◆ Task
Below are some records. Return exactly the lines from the one with "after detailed placement: 33.0 / 344" to the one with "muxes: 1 / 260", and nothing else.

◆ Source records
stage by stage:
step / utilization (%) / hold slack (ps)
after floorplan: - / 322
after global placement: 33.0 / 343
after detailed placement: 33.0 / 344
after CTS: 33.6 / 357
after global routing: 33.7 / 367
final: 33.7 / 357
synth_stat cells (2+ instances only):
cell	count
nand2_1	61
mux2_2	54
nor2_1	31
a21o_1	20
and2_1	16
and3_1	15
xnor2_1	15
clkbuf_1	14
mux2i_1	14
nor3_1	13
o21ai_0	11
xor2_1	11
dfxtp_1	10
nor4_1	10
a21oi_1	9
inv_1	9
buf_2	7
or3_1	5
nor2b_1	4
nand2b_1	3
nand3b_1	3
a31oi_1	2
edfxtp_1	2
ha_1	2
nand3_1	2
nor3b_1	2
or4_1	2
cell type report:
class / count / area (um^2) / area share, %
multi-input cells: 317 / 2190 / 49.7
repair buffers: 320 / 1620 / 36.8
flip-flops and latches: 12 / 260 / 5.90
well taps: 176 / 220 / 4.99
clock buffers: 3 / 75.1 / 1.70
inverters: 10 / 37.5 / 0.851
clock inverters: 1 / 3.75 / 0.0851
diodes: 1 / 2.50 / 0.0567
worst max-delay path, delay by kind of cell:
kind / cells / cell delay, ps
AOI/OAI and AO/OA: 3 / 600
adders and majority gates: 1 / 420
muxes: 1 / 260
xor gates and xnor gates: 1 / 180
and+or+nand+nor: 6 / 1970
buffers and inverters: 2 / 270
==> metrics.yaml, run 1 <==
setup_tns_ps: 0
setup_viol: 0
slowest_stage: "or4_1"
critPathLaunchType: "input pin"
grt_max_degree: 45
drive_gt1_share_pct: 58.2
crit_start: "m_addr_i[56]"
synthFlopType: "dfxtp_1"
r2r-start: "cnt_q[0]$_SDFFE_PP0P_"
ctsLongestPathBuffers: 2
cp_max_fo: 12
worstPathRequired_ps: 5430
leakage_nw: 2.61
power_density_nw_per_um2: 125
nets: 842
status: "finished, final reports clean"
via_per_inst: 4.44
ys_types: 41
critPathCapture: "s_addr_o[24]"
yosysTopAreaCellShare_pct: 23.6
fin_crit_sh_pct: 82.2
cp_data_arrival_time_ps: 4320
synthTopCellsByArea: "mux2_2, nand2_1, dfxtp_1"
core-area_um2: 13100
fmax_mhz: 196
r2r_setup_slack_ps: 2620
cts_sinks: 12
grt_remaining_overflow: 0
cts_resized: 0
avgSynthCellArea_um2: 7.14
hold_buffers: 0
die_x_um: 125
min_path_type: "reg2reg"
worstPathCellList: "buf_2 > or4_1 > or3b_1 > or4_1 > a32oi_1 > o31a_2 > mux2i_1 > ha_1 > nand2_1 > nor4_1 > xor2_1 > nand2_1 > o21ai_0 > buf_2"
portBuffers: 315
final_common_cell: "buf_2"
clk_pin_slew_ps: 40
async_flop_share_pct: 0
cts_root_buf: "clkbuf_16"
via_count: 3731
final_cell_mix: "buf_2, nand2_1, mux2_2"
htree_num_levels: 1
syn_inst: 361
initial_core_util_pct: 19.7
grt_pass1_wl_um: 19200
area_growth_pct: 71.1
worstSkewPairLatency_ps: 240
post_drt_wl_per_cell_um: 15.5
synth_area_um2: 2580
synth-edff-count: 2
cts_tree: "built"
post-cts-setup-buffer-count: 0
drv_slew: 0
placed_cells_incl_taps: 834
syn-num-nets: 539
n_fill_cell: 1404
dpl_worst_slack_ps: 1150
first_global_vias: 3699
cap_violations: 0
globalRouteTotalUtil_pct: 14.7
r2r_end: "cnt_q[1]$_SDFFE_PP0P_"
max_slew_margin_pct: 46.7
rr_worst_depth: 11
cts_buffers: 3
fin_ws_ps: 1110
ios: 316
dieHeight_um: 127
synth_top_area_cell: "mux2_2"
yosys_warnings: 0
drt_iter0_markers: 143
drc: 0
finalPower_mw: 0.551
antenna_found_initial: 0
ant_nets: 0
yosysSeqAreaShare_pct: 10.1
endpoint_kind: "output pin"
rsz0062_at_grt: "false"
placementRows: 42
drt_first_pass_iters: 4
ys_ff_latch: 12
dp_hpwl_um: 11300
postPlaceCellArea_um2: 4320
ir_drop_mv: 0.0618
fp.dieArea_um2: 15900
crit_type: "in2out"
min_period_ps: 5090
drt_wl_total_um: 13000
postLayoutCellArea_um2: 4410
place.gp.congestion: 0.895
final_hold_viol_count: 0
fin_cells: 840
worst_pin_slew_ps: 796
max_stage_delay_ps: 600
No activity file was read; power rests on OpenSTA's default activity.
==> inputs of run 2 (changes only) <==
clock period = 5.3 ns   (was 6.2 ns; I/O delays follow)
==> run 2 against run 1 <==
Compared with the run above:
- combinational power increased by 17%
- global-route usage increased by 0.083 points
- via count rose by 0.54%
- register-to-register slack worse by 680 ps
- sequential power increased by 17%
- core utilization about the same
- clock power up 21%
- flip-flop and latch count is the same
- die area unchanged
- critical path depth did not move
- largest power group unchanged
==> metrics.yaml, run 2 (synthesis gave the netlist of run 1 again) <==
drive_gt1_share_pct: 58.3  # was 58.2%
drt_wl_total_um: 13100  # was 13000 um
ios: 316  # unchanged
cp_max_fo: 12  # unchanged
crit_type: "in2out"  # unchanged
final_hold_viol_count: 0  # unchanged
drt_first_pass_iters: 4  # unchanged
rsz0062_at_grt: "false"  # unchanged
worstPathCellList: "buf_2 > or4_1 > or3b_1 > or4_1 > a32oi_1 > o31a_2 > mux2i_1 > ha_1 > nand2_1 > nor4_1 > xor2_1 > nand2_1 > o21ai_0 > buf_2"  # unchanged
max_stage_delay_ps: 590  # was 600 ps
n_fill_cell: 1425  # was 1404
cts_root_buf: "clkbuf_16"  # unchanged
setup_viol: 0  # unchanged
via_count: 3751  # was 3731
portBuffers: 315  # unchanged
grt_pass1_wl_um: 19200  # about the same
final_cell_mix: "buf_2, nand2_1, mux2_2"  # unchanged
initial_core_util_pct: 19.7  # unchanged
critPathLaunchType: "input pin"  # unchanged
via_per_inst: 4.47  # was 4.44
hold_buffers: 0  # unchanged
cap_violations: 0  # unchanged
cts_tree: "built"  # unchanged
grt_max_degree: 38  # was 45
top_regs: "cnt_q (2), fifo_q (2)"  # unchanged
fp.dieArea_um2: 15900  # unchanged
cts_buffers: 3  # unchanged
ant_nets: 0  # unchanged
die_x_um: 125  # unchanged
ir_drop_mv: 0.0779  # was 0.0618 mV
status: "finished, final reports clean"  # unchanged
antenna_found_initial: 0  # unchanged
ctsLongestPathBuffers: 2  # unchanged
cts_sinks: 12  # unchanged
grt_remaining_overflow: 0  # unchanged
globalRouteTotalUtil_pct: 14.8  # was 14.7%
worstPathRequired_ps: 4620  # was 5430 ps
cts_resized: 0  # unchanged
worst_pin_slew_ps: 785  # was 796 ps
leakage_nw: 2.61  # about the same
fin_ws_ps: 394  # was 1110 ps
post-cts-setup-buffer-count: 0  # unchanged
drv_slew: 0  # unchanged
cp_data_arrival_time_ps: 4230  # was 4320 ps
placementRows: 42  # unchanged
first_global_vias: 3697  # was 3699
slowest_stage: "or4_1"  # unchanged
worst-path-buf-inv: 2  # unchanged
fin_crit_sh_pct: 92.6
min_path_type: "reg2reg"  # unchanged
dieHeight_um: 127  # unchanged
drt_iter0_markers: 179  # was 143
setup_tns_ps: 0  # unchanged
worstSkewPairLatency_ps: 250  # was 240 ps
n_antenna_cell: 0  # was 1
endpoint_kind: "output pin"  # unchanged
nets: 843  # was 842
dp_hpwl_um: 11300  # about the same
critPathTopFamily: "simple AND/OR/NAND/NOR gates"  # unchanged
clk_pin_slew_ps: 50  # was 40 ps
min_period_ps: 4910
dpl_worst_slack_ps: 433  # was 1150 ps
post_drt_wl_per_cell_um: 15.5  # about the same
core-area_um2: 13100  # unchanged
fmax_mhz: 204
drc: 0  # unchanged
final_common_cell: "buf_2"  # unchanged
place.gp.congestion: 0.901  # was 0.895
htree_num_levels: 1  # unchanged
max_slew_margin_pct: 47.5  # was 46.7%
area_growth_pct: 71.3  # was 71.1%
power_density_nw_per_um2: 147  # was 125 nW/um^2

◆ Result below
after detailed placement: 33.0 / 344
after CTS: 33.6 / 357
after global routing: 33.7 / 367
final: 33.7 / 357
synth_stat cells (2+ instances only):
cell	count
nand2_1	61
mux2_2	54
nor2_1	31
a21o_1	20
and2_1	16
and3_1	15
xnor2_1	15
clkbuf_1	14
mux2i_1	14
nor3_1	13
o21ai_0	11
xor2_1	11
dfxtp_1	10
nor4_1	10
a21oi_1	9
inv_1	9
buf_2	7
or3_1	5
nor2b_1	4
nand2b_1	3
nand3b_1	3
a31oi_1	2
edfxtp_1	2
ha_1	2
nand3_1	2
nor3b_1	2
or4_1	2
cell type report:
class / count / area (um^2) / area share, %
multi-input cells: 317 / 2190 / 49.7
repair buffers: 320 / 1620 / 36.8
flip-flops and latches: 12 / 260 / 5.90
well taps: 176 / 220 / 4.99
clock buffers: 3 / 75.1 / 1.70
inverters: 10 / 37.5 / 0.851
clock inverters: 1 / 3.75 / 0.0851
diodes: 1 / 2.50 / 0.0567
worst max-delay path, delay by kind of cell:
kind / cells / cell delay, ps
AOI/OAI and AO/OA: 3 / 600
adders and majority gates: 1 / 420
muxes: 1 / 260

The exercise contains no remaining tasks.